=== Information shown ===

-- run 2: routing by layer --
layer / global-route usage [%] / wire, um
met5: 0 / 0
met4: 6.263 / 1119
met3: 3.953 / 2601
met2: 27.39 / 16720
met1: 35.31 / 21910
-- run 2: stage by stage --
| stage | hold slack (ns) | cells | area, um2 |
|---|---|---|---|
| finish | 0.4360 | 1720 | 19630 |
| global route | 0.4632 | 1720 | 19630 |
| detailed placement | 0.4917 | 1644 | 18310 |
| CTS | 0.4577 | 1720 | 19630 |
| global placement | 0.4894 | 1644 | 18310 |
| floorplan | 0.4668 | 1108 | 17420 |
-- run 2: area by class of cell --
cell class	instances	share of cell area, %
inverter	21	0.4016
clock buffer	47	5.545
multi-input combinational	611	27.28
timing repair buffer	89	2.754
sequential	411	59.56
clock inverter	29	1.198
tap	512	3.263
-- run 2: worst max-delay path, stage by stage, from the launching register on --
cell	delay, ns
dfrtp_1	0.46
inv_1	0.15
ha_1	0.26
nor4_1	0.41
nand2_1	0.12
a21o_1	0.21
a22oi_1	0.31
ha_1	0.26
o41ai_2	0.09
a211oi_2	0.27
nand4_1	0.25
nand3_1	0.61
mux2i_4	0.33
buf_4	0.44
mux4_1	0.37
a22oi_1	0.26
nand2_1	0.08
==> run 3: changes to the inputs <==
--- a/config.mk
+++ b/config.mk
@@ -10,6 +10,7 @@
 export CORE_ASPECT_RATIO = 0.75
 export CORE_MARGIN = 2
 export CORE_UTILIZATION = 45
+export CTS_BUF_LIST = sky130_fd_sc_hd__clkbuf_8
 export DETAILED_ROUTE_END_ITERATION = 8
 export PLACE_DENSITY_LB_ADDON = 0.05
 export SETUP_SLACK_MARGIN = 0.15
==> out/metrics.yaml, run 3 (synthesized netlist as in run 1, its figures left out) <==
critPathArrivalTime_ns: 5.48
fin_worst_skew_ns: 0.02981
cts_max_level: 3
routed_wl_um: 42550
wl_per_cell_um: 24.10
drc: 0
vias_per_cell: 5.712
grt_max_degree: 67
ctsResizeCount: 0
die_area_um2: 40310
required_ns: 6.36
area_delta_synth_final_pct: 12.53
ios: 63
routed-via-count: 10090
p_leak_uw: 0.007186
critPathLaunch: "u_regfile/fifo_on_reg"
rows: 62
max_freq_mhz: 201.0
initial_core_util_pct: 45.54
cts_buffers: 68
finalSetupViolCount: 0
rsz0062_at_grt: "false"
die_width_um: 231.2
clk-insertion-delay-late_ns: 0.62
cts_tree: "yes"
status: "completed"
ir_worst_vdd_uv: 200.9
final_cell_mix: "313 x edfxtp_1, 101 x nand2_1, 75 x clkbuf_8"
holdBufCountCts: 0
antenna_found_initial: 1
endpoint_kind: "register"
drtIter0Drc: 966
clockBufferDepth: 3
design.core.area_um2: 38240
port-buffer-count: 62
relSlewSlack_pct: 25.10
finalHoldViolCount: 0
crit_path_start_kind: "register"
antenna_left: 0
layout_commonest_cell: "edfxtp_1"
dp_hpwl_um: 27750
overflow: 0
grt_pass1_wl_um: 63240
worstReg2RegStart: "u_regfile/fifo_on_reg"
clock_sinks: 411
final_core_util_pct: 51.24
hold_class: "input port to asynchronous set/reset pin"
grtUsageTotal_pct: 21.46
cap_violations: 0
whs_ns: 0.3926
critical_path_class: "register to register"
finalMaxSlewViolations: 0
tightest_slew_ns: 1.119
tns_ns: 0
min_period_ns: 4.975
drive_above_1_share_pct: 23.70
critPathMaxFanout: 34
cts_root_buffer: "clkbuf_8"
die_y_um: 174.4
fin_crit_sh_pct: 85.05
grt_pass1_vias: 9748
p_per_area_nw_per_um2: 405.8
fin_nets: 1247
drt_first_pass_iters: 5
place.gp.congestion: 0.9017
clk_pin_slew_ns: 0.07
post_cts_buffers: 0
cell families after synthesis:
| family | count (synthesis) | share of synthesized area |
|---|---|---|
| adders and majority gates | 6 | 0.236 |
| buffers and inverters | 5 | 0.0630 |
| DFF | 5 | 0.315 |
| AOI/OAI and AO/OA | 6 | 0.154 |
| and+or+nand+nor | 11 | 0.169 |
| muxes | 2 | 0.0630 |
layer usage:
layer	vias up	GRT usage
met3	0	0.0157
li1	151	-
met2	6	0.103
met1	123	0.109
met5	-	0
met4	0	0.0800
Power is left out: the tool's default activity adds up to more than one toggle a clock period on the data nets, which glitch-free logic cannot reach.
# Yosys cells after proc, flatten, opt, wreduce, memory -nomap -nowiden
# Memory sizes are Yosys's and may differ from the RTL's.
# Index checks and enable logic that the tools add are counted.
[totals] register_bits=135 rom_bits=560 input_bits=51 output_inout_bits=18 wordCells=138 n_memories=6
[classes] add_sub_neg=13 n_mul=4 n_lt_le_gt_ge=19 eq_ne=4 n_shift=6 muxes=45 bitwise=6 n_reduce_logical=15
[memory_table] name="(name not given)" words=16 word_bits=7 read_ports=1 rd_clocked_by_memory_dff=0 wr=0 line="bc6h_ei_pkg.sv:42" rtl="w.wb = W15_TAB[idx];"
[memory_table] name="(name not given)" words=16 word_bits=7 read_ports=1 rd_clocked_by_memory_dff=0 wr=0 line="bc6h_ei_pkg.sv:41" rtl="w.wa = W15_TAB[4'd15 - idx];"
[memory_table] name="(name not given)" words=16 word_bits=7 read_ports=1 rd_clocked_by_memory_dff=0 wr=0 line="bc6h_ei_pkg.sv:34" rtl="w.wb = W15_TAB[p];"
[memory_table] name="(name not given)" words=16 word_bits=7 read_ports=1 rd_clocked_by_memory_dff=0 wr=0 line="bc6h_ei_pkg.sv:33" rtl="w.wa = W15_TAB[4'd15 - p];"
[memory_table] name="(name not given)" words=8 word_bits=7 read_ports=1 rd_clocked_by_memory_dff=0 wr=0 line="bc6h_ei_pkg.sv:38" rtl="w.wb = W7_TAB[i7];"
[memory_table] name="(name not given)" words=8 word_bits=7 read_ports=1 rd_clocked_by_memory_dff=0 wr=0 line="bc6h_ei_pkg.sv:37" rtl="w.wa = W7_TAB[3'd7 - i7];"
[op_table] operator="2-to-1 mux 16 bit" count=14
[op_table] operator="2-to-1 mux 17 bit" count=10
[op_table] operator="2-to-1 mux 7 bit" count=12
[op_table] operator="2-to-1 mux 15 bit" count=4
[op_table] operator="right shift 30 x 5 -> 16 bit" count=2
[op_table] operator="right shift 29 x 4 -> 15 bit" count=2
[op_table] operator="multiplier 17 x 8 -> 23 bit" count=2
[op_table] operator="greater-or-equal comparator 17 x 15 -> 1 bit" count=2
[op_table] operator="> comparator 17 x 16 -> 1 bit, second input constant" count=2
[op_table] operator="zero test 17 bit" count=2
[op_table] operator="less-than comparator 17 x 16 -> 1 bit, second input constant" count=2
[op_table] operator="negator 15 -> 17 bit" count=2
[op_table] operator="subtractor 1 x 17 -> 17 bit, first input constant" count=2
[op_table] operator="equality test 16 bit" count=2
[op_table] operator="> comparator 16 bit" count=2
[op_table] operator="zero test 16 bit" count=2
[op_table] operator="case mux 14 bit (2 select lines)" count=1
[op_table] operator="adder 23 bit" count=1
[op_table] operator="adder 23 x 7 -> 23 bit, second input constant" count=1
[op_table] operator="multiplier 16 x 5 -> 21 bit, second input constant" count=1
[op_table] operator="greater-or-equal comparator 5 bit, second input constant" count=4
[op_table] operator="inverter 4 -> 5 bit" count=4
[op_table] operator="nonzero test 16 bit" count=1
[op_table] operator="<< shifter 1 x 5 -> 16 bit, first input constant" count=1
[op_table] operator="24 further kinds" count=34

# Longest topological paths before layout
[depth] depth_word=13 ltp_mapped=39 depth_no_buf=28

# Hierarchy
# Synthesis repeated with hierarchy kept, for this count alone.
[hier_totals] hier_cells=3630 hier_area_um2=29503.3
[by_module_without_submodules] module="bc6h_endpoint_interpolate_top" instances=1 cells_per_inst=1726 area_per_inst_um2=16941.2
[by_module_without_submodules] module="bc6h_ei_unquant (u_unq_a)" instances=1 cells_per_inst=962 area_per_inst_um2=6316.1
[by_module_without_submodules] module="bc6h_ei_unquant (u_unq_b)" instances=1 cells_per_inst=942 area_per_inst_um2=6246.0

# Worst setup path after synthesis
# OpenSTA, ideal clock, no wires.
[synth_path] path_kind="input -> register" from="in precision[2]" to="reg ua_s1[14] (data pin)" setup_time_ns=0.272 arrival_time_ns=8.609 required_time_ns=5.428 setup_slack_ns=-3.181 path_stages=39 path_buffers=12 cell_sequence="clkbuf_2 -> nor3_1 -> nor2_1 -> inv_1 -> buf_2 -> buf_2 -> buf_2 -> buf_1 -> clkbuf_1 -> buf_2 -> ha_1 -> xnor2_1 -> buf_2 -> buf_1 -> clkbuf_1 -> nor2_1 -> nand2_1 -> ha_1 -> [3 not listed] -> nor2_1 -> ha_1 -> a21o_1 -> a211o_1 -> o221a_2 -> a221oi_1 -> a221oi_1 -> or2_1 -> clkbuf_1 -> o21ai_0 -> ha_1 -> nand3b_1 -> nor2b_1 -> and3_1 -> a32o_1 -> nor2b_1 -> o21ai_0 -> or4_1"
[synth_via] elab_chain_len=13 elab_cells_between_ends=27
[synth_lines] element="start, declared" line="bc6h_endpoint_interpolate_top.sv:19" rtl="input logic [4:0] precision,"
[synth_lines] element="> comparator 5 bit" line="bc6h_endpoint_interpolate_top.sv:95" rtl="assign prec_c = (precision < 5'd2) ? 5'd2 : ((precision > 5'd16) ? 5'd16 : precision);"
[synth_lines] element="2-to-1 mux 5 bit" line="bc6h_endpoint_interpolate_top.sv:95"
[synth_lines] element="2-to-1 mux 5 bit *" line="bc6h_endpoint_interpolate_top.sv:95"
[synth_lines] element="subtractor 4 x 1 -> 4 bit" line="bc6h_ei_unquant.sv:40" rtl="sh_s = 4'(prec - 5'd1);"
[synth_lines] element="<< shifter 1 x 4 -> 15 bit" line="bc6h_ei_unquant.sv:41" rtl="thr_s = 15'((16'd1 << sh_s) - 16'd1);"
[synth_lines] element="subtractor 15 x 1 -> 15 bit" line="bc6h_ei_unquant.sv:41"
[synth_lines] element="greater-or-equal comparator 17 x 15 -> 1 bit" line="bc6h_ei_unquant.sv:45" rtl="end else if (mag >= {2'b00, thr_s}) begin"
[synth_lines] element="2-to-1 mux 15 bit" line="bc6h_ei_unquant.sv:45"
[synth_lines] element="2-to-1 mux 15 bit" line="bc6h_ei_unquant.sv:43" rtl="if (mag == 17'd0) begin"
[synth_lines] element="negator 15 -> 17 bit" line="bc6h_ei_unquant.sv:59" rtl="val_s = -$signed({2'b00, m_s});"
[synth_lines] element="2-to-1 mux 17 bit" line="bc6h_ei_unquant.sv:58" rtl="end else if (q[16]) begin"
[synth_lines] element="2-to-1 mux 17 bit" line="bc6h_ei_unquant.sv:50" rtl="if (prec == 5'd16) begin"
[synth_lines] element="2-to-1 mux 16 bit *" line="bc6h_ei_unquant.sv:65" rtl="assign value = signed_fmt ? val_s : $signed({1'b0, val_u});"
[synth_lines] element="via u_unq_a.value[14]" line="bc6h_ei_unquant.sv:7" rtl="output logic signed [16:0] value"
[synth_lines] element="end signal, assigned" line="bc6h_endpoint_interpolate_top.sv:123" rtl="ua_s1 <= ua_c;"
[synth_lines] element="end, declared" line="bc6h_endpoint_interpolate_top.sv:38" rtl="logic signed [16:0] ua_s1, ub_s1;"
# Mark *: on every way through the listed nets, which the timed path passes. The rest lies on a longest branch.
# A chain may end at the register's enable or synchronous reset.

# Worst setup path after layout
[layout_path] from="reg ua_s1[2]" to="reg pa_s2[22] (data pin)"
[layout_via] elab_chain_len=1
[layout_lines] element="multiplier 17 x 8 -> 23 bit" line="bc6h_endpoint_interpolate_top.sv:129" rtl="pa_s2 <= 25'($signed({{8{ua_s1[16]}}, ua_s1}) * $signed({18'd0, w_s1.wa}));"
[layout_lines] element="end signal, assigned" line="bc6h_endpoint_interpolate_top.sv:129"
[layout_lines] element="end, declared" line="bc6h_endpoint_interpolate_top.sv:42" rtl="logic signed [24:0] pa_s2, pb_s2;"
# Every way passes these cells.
**src/hdl/tcgr_pkg.sv**
```systemverilog
// Shared types and constants for the text console glyph renderer.
// Used by the renderer modules apart from tcgr_ram; depends on nothing else.
`default_nettype none

package tcgr_pkg;

  // Font and store geometry.
  localparam int MAX_GLYPH_ROWS = 32;
  localparam int GLYPH_COUNT    = 256;
  localparam int MAX_SCREEN_DIM = 4096;
  localparam int ROW_W          = $clog2(MAX_GLYPH_ROWS);
  localparam int CODE_W         = $clog2(GLYPH_COUNT);
  localparam int STORE_DEPTH    = GLYPH_COUNT * MAX_GLYPH_ROWS;
  localparam int STORE_AW       = $clog2(STORE_DEPTH);

  // Field widths.
  localparam int GH_W    = 6;
  localparam int DIM_W   = 13;
  localparam int COLOR_W = 24;
  localparam int COORD_W = 12;
  localparam int MASK_W  = 8;
  localparam int LEN_W   = 24;
  localparam int COL_W   = 9;
  localparam int ROWC_W  = 12;

  // Configuration port.
  localparam int CFG_AW   = 5;
  localparam int CFG_DW   = 32;
  localparam int CFG_IDXW = 3;

  // Register indexes.
  localparam logic [CFG_IDXW-1:0] REG_GLYPH_HEIGHT = 3'd0;
  localparam logic [CFG_IDXW-1:0] REG_SCREEN_W     = 3'd1;
  localparam logic [CFG_IDXW-1:0] REG_SCREEN_H     = 3'd2;
  localparam logic [CFG_IDXW-1:0] REG_FG_COLOR     = 3'd3;
  localparam logic [CFG_IDXW-1:0] REG_BG_COLOR     = 3'd4;

  // Register reset values.
  localparam logic [GH_W-1:0]    GLYPH_HEIGHT_RST = 6'd16;
  localparam logic [DIM_W-1:0]   SCREEN_W_RST     = 13'd1024;
  localparam logic [DIM_W-1:0]   SCREEN_H_RST     = 13'd768;
  localparam logic [COLOR_W-1:0] FG_COLOR_RST     = 24'hf49445;
  localparam logic [COLOR_W-1:0] BG_COLOR_RST     = 24'h180a0a;

  // Request and command kinds.
  localparam logic REQ_LOAD   = 1'b0;
  localparam logic REQ_PUT    = 1'b1;
  localparam logic OP_DRAW    = 1'b0;
  localparam logic OP_SCROLL  = 1'b1;

  localparam logic [CODE_W-1:0] NEWLINE_CODE = 8'd10;
  localparam logic [GH_W-1:0]   MAX_ROWS_GH  = GH_W'(MAX_GLYPH_ROWS);
  localparam logic [DIM_W-1:0]  MAX_DIM_V    = DIM_W'(MAX_SCREEN_DIM);

  // Clamped configuration as seen by the engine.
  typedef struct packed {
    logic [GH_W-1:0]    height;
    logic [DIM_W-1:0]   width_px;
    logic [DIM_W-1:0]   height_px;
    logic [COLOR_W-1:0] fg;
    logic [COLOR_W-1:0] bg;
  } cfg_t;

  // One result item.
  typedef struct packed {
    logic               op_kind;
    logic [COORD_W-1:0] x_px;
    logic [COORD_W-1:0] y_px;
    logic [MASK_W-1:0]  row_mask;
    logic [COLOR_W-1:0] color;
    logic [LEN_W-1:0]   move_src_px;
    logic [LEN_W-1:0]   move_len_px;
    logic               last;
  } result_t;

  // Glyph store read request.
  typedef struct packed {
    logic                re;
    logic [STORE_AW-1:0] addr;
  } rd_req_t;

endpackage

`default_nettype wire

```
**src/hdl/tcgr_engine.sv**
```systemverilog
// Put sequencer: cursor update, scroll decision, glyph row reads and the
// output register. Depends on tcgr_pkg; reads the glyph store (a tcgr_ram in the top level) through its read port.
`default_nettype none

module tcgr_engine (
  input  wire logic                        clk,
  input  wire logic                        rst_n,
  input  wire tcgr_pkg::cfg_t              cfg,
  input  wire logic                        start,
  input  wire logic [tcgr_pkg::CODE_W-1:0] start_code,
  output logic                             idle,
  output tcgr_pkg::rd_req_t                rd_req,
  input  wire logic [tcgr_pkg::MASK_W-1:0] rd_data,
  output logic                             out_valid,
  input  wire logic                        out_ready,
  output tcgr_pkg::result_t                out_data
);
  import tcgr_pkg::*;

  localparam logic [2:0] ST_IDLE   = 3'd0;
  localparam logic [2:0] ST_CURS   = 3'd1;
  localparam logic [2:0] ST_SCHK   = 3'd2;
  localparam logic [2:0] ST_DRAW   = 3'd3;
  localparam logic [2:0] ST_SCROLL = 3'd4;

  logic [2:0]          state_r, state_nxt;
  logic [COL_W-1:0]    cursor_col_r;
  logic [ROWC_W-1:0]   cursor_row_r;
  logic [CODE_W-1:0]   code_r;
  logic                nl_r;
  logic [COL_W-1:0]    col1_r;
  logic [ROWC_W:0]     row1_r;
  logic [COORD_W-1:0]  x_r;
  logic [COORD_W-1:0]  y0_r;
  logic [LEN_W-1:0]    src_r;
  logic [LEN_W-1:0]    len_r;
  logic                scroll_r;
  logic [ROW_W-1:0]    j_r;
  logic                out_valid_r;
  result_t             out_data_r;

  logic                out_free;
  logic                load_out;
  result_t             out_nxt;
  logic [COL_W:0]      col_inc;
  logic [DIM_W-1:0]    edge_px;
  logic                wrap;
  logic [COL_W-1:0]    col1_nxt;
  logic [ROWC_W:0]     row1_nxt;
  logic [17:0]         y0_full;
  logic [18:0]         src_full;
  logic [DIM_W-1:0]    sh_diff;
  logic [25:0]         len_full;
  logic [ROWC_W:0]     row1_p1;
  logic [19:0]         bottom_px;
  logic                scroll;
  logic [ROWC_W:0]     row_fin;
  logic                last_row;

  assign out_free  = !out_valid_r || out_ready;
  assign idle      = (state_r == ST_IDLE);
  assign out_valid = out_valid_r;
  assign out_data  = out_data_r;

  // Cursor advance, taken from the cursor before this character.
  always_comb begin
    col_inc = {1'b0, cursor_col_r} + (COL_W+1)'(1);
    edge_px = {col_inc + (COL_W+1)'(1), 3'b000};
    wrap    = (edge_px >= cfg.width_px);
    if (nl_r || wrap) begin
      col1_nxt = '0;
      row1_nxt = {1'b0, cursor_row_r} + (ROWC_W+1)'(1);
    end else begin
      col1_nxt = col_inc[COL_W-1:0];
      row1_nxt = {1'b0, cursor_row_r};
    end
    y0_full  = cursor_row_r * cfg.height;
    src_full = cfg.width_px * cfg.height;
    sh_diff  = cfg.height_px - DIM_W'(cfg.height);
    len_full = cfg.width_px * sh_diff;
  end

  // Scroll decision on the advanced cursor row.
  always_comb begin
    row1_p1   = row1_r + (ROWC_W+1)'(1);
    bottom_px = 20'(row1_p1 * cfg.height);
    scroll    = (bottom_px >= 20'(cfg.height_px));
    if (scroll && row1_r != '0) begin
      row_fin = row1_r - (ROWC_W+1)'(1);
    end else begin
      row_fin = row1_r;
    end
  end

  assign last_row = ({1'b0, j_r} == cfg.height - GH_W'(1));

  // Sequencer next state, glyph reads and output loading.
  always_comb begin
    state_nxt   = state_r;
    rd_req.re   = 1'b0;
    rd_req.addr = {code_r, ROW_W'(0)};
    load_out    = 1'b0;
    out_nxt     = '0;
    out_nxt.color = cfg.fg;
    unique case (state_r)
      ST_IDLE: begin
        if (start) begin
          state_nxt = ST_CURS;
        end
      end
      ST_CURS: begin
        state_nxt = ST_SCHK;
      end
      ST_SCHK: begin
        if (nl_r) begin
          state_nxt = scroll ? ST_SCROLL : ST_IDLE;
        end else begin
          rd_req.re = 1'b1;
          state_nxt = ST_DRAW;
        end
      end
      ST_DRAW: begin
        out_nxt.op_kind  = OP_DRAW;
        out_nxt.x_px     = x_r;
        out_nxt.y_px     = y0_r + COORD_W'(j_r);
        out_nxt.row_mask = rd_data;
        out_nxt.last     = last_row && !scroll_r;
        if (out_free) begin
          load_out = 1'b1;
          if (last_row) begin
            state_nxt = scroll_r ? ST_SCROLL : ST_IDLE;
          end else begin
            rd_req.re   = 1'b1;
            rd_req.addr = {code_r, j_r + ROW_W'(1)};
          end
        end
      end
      ST_SCROLL: begin
        out_nxt.op_kind     = OP_SCROLL;
        out_nxt.color       = cfg.bg;
        out_nxt.move_src_px = src_r;
        out_nxt.move_len_px = len_r;
        out_nxt.last        = 1'b1;
        if (out_free) begin
          load_out  = 1'b1;
          state_nxt = ST_IDLE;
        end
      end
      default: begin
        state_nxt = ST_IDLE;
      end
    endcase
  end

  // Control state.
  always_ff @(posedge clk) begin
    if (!rst_n) begin
      state_r      <= ST_IDLE;
      cursor_col_r <= '0;
      cursor_row_r <= '0;
      out_valid_r  <= 1'b0;
    end else begin
      state_r <= state_nxt;
      if (state_r == ST_SCHK) begin
        cursor_col_r <= col1_r;
        cursor_row_r <= row_fin[ROWC_W-1:0];
      end
      if (load_out) begin
        out_valid_r <= 1'b1;
      end else if (out_ready) begin
        out_valid_r <= 1'b0;
      end
    end
  end

  // Per-item working registers.
  always_ff @(posedge clk) begin
    if (state_r == ST_IDLE && start) begin
      code_r <= start_code;
      nl_r   <= (start_code == NEWLINE_CODE);
    end
    if (state_r == ST_CURS) begin
      col1_r <= col1_nxt;
      row1_r <= row1_nxt;
      x_r    <= {cursor_col_r, 3'b000};
      y0_r   <= y0_full[COORD_W-1:0];
      src_r  <= LEN_W'(src_full);
      len_r  <= (cfg.height_px > DIM_W'(cfg.height)) ? len_full[LEN_W-1:0] : '0;
    end
    if (state_r == ST_SCHK) begin
      scroll_r <= scroll;
      j_r      <= '0;
    end else if (state_r == ST_DRAW && out_free && !last_row) begin
      j_r <= j_r + ROW_W'(1);
    end
    if (load_out) begin
      out_data_r <= out_nxt;
    end
  end

endmodule

`default_nettype wire
```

===

§ What is needed: Using only the data above, copy out the lines that include the word "signal".

§ Reply:
[synth_lines] element="end signal, assigned" line="bc6h_endpoint_interpolate_top.sv:123" rtl="ua_s1 <= ua_c;"
[layout_lines] element="end signal, assigned" line="bc6h_endpoint_interpolate_top.sv:129"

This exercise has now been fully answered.